*Task to complete*
Set down exactly, from the records below, the line with "# The standard" through the line with "HERE=$(pwd)", and nothing else.

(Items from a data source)

<<<<

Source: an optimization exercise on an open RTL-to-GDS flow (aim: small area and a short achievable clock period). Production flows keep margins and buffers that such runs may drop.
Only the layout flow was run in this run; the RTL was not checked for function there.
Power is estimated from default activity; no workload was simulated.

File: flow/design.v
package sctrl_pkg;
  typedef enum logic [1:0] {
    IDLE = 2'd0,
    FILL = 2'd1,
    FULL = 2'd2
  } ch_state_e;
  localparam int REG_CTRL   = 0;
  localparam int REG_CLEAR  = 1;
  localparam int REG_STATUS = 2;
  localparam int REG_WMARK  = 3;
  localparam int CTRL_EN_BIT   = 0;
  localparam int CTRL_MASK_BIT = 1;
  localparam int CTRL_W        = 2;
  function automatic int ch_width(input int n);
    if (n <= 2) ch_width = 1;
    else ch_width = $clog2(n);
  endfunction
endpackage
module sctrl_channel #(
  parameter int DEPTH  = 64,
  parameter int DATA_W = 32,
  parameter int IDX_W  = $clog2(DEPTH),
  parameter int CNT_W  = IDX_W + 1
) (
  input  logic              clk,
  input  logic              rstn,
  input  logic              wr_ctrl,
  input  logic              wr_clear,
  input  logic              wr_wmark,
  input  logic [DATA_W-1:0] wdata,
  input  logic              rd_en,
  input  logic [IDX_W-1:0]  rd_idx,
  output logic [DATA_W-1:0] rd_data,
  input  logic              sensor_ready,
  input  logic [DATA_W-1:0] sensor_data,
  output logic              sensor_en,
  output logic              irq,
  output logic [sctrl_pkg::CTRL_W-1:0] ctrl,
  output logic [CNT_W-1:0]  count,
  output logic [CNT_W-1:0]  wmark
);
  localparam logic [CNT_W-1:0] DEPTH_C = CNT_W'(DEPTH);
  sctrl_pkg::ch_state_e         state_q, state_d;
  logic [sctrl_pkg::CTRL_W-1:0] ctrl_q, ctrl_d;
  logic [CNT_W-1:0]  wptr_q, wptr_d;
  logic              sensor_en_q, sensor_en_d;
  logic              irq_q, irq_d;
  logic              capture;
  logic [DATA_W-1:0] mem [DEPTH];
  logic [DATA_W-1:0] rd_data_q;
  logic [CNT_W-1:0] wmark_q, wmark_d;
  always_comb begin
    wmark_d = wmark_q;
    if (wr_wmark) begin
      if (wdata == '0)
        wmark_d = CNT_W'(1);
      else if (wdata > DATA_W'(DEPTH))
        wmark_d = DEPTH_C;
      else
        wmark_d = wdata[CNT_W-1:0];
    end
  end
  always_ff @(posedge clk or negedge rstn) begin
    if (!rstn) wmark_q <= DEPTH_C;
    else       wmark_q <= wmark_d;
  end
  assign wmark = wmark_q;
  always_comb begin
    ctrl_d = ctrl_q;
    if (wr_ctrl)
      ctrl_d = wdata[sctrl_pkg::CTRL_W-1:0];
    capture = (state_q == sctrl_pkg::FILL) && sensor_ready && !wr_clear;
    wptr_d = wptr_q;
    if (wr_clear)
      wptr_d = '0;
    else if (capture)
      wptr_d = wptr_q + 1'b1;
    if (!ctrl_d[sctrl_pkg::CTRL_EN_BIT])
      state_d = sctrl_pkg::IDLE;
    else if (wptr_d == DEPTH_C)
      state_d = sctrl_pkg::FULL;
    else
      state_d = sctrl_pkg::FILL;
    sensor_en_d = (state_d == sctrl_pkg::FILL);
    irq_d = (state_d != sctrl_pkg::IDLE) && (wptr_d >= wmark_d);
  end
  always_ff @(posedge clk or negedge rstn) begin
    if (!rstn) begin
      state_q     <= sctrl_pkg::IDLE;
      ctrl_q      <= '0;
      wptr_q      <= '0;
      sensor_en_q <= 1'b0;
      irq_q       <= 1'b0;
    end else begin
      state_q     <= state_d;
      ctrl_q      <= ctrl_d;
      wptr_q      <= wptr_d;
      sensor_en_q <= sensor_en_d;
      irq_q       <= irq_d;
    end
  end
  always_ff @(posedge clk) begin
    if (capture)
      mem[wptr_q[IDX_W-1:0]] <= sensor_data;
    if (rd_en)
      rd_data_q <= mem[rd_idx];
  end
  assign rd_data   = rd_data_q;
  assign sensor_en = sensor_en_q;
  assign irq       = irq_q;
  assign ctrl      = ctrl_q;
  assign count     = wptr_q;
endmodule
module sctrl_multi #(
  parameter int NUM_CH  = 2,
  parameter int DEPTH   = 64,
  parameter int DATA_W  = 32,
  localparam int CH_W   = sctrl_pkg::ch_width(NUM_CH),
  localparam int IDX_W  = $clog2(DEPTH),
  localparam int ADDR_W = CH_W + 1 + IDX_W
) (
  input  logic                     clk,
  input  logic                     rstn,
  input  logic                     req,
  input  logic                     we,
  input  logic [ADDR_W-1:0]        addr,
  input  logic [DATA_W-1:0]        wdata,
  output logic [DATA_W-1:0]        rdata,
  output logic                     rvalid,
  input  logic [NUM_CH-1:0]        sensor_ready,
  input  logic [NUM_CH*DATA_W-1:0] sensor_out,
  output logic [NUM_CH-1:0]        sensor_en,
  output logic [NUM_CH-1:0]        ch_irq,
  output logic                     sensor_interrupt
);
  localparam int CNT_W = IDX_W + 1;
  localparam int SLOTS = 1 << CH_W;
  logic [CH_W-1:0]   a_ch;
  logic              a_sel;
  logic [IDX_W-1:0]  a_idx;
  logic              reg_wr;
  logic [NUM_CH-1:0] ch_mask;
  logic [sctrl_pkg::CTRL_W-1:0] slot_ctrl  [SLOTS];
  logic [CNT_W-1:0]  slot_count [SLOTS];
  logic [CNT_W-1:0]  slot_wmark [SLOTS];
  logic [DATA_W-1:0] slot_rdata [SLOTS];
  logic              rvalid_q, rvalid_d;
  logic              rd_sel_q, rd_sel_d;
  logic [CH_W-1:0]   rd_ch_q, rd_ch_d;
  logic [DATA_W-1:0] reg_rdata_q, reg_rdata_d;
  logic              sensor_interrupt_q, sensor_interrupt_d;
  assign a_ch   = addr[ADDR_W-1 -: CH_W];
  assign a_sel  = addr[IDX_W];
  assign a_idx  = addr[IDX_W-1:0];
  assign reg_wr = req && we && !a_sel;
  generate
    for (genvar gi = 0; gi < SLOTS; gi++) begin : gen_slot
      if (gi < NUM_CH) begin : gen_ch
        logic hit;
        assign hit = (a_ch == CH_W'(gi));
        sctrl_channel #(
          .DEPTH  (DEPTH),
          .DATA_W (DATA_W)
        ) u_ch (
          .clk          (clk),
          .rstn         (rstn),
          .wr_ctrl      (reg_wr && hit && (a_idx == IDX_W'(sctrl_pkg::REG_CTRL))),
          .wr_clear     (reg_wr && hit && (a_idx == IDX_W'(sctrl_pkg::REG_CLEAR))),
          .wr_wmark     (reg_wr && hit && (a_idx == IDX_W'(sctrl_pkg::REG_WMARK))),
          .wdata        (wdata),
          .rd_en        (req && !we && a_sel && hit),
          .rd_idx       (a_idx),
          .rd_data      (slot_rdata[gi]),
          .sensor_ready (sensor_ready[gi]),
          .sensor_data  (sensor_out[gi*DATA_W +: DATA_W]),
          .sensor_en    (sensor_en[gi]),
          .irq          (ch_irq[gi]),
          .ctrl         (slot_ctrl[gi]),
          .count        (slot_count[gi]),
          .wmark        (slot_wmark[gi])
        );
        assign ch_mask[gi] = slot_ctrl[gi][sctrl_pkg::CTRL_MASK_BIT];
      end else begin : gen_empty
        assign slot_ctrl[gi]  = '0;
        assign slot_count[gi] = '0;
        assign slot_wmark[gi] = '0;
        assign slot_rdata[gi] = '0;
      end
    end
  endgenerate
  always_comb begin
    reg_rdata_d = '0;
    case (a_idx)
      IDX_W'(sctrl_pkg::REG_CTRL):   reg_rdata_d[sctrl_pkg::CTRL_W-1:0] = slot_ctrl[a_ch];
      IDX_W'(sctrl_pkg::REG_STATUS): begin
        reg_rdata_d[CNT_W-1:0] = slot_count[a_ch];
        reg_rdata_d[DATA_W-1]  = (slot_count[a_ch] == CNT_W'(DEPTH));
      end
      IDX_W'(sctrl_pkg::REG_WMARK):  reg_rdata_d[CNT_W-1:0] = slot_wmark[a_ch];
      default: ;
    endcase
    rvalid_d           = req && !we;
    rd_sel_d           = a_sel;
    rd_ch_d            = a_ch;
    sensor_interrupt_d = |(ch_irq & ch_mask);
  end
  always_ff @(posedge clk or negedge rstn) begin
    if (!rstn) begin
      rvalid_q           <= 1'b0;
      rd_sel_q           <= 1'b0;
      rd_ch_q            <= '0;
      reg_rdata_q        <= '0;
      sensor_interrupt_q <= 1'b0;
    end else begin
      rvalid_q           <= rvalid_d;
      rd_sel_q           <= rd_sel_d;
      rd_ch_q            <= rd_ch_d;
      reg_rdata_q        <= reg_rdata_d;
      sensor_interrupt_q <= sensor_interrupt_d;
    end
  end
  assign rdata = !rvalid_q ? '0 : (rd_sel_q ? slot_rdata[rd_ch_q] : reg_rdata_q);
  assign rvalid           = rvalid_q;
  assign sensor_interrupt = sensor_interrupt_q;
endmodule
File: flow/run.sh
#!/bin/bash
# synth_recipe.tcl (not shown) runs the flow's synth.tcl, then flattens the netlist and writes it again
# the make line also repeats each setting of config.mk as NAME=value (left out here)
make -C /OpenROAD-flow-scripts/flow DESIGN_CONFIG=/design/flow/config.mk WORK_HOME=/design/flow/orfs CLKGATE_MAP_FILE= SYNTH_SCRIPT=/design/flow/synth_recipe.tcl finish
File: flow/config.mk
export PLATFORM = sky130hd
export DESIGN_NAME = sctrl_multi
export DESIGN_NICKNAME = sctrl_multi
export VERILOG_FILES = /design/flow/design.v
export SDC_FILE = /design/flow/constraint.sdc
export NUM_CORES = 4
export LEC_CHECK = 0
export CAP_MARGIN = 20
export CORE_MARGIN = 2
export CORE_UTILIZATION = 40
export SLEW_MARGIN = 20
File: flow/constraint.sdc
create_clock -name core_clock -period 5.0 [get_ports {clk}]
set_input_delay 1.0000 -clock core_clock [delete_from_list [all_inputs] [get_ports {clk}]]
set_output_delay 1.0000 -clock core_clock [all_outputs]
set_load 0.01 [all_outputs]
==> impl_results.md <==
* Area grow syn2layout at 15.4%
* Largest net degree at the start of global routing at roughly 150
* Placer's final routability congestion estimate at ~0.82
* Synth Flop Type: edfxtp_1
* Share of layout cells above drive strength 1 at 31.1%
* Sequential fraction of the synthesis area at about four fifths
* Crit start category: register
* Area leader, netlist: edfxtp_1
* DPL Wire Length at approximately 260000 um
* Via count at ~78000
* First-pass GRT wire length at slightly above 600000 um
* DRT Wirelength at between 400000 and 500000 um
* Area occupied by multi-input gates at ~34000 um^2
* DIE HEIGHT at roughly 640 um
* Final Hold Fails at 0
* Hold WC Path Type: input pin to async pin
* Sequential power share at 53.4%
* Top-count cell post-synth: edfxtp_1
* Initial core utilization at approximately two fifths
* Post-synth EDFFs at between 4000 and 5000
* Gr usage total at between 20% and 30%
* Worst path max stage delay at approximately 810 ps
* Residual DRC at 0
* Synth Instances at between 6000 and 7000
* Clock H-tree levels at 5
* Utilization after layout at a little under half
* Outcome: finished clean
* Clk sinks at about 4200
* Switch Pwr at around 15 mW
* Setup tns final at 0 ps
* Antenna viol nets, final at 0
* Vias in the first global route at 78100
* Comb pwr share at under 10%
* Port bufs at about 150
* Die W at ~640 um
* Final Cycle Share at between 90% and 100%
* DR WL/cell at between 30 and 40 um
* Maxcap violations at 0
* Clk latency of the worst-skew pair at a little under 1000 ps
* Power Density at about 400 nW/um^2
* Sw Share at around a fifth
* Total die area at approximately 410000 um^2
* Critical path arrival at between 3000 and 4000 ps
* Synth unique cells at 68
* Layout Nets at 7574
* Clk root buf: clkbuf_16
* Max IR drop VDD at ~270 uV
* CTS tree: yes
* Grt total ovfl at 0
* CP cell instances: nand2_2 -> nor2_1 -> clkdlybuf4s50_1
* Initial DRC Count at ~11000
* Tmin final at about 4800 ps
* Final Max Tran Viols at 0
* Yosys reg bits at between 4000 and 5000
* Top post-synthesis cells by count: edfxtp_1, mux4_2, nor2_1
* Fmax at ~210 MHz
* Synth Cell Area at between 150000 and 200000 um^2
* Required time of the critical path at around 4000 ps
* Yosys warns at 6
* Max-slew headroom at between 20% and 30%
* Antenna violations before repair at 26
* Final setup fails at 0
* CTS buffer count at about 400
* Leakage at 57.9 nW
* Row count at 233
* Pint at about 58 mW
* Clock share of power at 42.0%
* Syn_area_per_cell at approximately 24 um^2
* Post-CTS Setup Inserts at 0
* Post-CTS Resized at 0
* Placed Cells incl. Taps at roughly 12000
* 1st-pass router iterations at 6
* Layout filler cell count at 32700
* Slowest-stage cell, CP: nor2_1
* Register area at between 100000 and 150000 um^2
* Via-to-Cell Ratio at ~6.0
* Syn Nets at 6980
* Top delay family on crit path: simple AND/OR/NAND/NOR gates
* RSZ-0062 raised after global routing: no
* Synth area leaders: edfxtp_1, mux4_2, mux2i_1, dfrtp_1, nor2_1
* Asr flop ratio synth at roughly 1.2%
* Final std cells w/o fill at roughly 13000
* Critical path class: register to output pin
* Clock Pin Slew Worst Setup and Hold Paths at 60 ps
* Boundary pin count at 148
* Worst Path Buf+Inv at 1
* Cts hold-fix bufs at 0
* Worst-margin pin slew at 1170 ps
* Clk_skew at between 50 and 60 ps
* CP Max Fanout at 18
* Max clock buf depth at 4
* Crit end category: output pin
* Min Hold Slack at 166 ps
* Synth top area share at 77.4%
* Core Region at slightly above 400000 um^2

>>>>
<<<<

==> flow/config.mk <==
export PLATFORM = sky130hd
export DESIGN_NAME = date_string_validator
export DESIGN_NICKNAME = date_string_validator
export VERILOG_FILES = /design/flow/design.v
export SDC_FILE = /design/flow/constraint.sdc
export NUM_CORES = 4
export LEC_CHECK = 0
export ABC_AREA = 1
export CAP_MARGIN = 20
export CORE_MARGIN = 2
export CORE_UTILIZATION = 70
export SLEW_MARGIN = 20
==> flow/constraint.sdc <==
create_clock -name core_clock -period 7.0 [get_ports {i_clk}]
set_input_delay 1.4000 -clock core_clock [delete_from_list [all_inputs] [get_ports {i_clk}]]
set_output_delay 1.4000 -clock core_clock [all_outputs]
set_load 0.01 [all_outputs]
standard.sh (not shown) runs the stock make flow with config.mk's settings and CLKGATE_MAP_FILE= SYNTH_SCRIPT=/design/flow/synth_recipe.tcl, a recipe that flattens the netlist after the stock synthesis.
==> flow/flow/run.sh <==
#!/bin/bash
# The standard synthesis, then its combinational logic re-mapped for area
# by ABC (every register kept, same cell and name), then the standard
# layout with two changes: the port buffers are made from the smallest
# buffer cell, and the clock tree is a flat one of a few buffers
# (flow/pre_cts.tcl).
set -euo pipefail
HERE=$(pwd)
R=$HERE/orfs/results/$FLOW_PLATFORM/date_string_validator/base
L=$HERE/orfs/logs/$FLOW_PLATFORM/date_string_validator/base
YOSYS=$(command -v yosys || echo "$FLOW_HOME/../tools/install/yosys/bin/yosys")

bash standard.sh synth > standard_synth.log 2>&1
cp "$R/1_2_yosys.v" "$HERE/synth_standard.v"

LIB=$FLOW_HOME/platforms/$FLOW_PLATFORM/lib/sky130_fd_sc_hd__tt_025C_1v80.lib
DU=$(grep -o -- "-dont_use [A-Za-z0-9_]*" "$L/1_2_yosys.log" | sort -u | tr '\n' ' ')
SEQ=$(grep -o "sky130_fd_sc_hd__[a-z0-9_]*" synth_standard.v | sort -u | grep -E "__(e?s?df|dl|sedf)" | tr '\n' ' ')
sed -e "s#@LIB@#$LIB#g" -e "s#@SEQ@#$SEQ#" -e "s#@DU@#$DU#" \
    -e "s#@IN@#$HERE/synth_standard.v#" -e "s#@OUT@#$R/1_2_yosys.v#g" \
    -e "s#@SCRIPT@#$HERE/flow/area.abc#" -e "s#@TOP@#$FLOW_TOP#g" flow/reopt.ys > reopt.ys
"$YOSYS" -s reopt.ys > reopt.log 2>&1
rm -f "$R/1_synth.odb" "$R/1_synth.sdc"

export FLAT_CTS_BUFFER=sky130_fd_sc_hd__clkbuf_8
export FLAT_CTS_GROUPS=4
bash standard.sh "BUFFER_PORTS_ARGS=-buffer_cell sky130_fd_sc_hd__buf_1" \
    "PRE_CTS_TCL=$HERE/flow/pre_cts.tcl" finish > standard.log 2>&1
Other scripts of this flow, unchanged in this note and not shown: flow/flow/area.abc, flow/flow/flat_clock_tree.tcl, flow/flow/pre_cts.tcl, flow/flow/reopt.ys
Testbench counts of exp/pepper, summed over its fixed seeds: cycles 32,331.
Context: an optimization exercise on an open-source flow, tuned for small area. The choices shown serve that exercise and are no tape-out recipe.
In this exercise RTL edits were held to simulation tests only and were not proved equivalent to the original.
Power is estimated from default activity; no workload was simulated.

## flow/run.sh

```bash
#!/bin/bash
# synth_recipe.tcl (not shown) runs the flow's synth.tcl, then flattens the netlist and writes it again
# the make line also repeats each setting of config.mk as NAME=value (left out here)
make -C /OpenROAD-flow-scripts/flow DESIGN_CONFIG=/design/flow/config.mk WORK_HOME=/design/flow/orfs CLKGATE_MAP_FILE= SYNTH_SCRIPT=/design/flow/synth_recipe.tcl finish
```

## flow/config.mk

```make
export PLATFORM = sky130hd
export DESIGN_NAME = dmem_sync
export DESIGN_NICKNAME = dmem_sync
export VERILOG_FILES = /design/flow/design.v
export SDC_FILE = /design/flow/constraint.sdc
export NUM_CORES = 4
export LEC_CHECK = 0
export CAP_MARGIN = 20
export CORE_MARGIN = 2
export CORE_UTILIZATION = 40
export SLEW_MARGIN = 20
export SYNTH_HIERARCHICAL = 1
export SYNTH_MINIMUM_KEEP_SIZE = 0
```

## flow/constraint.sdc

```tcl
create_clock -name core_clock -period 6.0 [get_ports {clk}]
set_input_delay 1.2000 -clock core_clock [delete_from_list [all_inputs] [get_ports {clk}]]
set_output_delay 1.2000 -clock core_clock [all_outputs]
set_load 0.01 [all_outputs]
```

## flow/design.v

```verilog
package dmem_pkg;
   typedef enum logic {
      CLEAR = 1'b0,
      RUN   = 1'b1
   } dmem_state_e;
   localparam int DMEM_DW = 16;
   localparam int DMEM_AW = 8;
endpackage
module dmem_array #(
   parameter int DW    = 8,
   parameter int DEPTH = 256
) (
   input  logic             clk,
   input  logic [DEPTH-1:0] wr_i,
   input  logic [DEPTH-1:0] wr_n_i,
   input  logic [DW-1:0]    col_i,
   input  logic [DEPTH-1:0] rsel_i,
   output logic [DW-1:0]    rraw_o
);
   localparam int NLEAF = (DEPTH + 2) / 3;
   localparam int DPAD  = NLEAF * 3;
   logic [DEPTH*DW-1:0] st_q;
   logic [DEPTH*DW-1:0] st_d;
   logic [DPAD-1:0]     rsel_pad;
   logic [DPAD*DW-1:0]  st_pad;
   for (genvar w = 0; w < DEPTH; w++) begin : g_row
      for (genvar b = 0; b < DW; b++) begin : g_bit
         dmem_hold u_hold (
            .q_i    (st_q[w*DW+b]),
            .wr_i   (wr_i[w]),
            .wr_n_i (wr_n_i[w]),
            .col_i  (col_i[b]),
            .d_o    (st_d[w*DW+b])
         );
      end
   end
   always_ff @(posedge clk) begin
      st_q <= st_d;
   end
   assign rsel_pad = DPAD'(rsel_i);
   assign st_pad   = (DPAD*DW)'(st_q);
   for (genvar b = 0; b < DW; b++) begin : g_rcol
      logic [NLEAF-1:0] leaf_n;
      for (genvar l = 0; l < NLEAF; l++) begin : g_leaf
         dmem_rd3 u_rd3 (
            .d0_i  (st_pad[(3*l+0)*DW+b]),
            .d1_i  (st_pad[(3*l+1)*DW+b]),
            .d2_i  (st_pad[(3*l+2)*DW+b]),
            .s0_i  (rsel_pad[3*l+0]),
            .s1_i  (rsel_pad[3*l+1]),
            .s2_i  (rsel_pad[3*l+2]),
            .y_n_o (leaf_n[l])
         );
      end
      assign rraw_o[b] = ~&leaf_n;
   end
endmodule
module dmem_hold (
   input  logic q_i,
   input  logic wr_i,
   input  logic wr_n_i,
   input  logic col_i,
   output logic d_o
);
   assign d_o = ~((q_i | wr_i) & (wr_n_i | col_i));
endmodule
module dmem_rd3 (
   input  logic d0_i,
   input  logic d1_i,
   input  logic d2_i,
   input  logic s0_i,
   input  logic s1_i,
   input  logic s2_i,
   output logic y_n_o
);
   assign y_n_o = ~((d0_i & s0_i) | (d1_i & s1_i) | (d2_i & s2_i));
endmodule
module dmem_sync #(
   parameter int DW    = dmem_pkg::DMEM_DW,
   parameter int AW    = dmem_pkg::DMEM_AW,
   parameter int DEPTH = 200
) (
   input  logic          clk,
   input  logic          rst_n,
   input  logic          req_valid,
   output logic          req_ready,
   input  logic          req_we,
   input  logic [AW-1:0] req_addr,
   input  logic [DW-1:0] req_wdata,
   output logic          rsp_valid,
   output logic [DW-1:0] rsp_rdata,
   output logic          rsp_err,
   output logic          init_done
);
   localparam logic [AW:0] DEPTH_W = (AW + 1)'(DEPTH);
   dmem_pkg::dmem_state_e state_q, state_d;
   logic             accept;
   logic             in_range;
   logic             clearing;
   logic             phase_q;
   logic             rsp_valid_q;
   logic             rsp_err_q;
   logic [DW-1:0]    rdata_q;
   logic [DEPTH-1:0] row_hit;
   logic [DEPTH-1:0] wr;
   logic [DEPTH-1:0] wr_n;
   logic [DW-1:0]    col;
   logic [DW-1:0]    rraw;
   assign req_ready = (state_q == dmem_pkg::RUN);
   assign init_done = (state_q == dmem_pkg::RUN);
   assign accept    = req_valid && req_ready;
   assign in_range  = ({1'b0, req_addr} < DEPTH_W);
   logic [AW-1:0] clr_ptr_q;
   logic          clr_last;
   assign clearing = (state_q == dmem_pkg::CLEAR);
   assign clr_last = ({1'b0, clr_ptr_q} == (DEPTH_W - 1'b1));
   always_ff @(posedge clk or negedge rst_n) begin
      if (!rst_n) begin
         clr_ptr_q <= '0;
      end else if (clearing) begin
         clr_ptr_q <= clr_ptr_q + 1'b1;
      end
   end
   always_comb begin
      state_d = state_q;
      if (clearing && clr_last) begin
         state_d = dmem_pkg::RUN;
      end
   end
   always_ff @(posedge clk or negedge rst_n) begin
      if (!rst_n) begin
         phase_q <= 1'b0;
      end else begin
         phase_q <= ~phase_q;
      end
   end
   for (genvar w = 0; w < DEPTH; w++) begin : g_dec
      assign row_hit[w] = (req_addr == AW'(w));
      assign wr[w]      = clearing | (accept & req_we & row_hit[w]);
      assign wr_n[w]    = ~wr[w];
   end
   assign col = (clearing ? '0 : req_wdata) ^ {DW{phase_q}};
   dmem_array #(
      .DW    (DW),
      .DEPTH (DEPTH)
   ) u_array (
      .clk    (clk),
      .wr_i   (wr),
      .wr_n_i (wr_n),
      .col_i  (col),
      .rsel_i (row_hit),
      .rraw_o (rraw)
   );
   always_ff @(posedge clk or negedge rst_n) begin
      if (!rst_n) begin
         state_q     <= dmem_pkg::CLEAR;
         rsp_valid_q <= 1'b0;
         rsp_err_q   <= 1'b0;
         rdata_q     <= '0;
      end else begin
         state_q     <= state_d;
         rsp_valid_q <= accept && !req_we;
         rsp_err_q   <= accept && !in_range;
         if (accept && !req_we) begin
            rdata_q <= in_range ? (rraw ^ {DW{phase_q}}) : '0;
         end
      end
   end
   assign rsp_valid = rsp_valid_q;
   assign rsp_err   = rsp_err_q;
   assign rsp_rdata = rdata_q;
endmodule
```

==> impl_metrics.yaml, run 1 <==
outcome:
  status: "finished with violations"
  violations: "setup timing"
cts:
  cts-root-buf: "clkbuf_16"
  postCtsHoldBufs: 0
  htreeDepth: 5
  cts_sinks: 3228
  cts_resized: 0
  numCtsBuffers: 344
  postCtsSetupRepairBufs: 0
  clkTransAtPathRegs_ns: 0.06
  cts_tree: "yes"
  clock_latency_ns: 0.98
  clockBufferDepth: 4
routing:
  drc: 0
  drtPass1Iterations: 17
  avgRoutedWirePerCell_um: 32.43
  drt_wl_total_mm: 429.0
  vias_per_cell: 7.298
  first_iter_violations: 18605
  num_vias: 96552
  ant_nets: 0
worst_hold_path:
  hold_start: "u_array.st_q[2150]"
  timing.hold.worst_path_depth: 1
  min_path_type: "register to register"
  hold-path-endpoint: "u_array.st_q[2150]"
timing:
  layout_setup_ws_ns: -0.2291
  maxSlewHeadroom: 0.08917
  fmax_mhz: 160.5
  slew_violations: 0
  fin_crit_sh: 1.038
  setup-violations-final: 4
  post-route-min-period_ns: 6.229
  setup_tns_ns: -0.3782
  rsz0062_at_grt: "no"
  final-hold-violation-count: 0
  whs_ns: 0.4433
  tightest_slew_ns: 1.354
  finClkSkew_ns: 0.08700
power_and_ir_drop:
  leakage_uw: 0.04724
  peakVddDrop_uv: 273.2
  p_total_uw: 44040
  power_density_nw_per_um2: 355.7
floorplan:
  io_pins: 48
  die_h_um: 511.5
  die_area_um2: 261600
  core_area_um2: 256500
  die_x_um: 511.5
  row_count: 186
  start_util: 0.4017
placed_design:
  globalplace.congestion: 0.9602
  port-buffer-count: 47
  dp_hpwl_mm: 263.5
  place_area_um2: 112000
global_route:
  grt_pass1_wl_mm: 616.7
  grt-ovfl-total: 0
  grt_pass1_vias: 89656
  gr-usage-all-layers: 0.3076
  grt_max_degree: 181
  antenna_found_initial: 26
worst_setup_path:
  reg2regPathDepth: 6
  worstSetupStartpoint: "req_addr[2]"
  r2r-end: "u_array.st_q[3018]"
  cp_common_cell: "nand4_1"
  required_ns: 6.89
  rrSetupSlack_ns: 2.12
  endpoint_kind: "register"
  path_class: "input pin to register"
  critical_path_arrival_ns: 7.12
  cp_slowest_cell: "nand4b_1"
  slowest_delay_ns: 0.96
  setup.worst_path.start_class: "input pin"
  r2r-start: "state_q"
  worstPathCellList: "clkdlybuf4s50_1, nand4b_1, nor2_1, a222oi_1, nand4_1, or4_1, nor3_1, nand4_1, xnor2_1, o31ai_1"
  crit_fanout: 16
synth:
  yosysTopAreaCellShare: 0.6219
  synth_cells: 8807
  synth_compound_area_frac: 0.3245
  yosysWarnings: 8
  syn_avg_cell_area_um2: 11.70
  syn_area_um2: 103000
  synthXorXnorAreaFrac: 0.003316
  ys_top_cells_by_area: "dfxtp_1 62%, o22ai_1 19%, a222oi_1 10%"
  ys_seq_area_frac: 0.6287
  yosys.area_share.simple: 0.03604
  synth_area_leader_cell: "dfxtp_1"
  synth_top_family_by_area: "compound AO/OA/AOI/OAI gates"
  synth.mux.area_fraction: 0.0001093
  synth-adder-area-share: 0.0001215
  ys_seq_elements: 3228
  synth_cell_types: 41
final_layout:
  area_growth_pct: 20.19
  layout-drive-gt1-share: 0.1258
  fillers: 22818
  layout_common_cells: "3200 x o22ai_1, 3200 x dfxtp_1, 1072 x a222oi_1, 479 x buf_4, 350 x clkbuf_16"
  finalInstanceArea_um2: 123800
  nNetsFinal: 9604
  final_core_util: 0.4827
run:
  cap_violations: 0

>>>>

*Exercise solution*
# The standard synthesis, then its combinational logic re-mapped for area
# by ABC (every register kept, same cell and name), then the standard
# layout with two changes: the port buffers are made from the smallest
# buffer cell, and the clock tree is a flat one of a few buffers
# (flow/pre_cts.tcl).
set -euo pipefail
HERE=$(pwd)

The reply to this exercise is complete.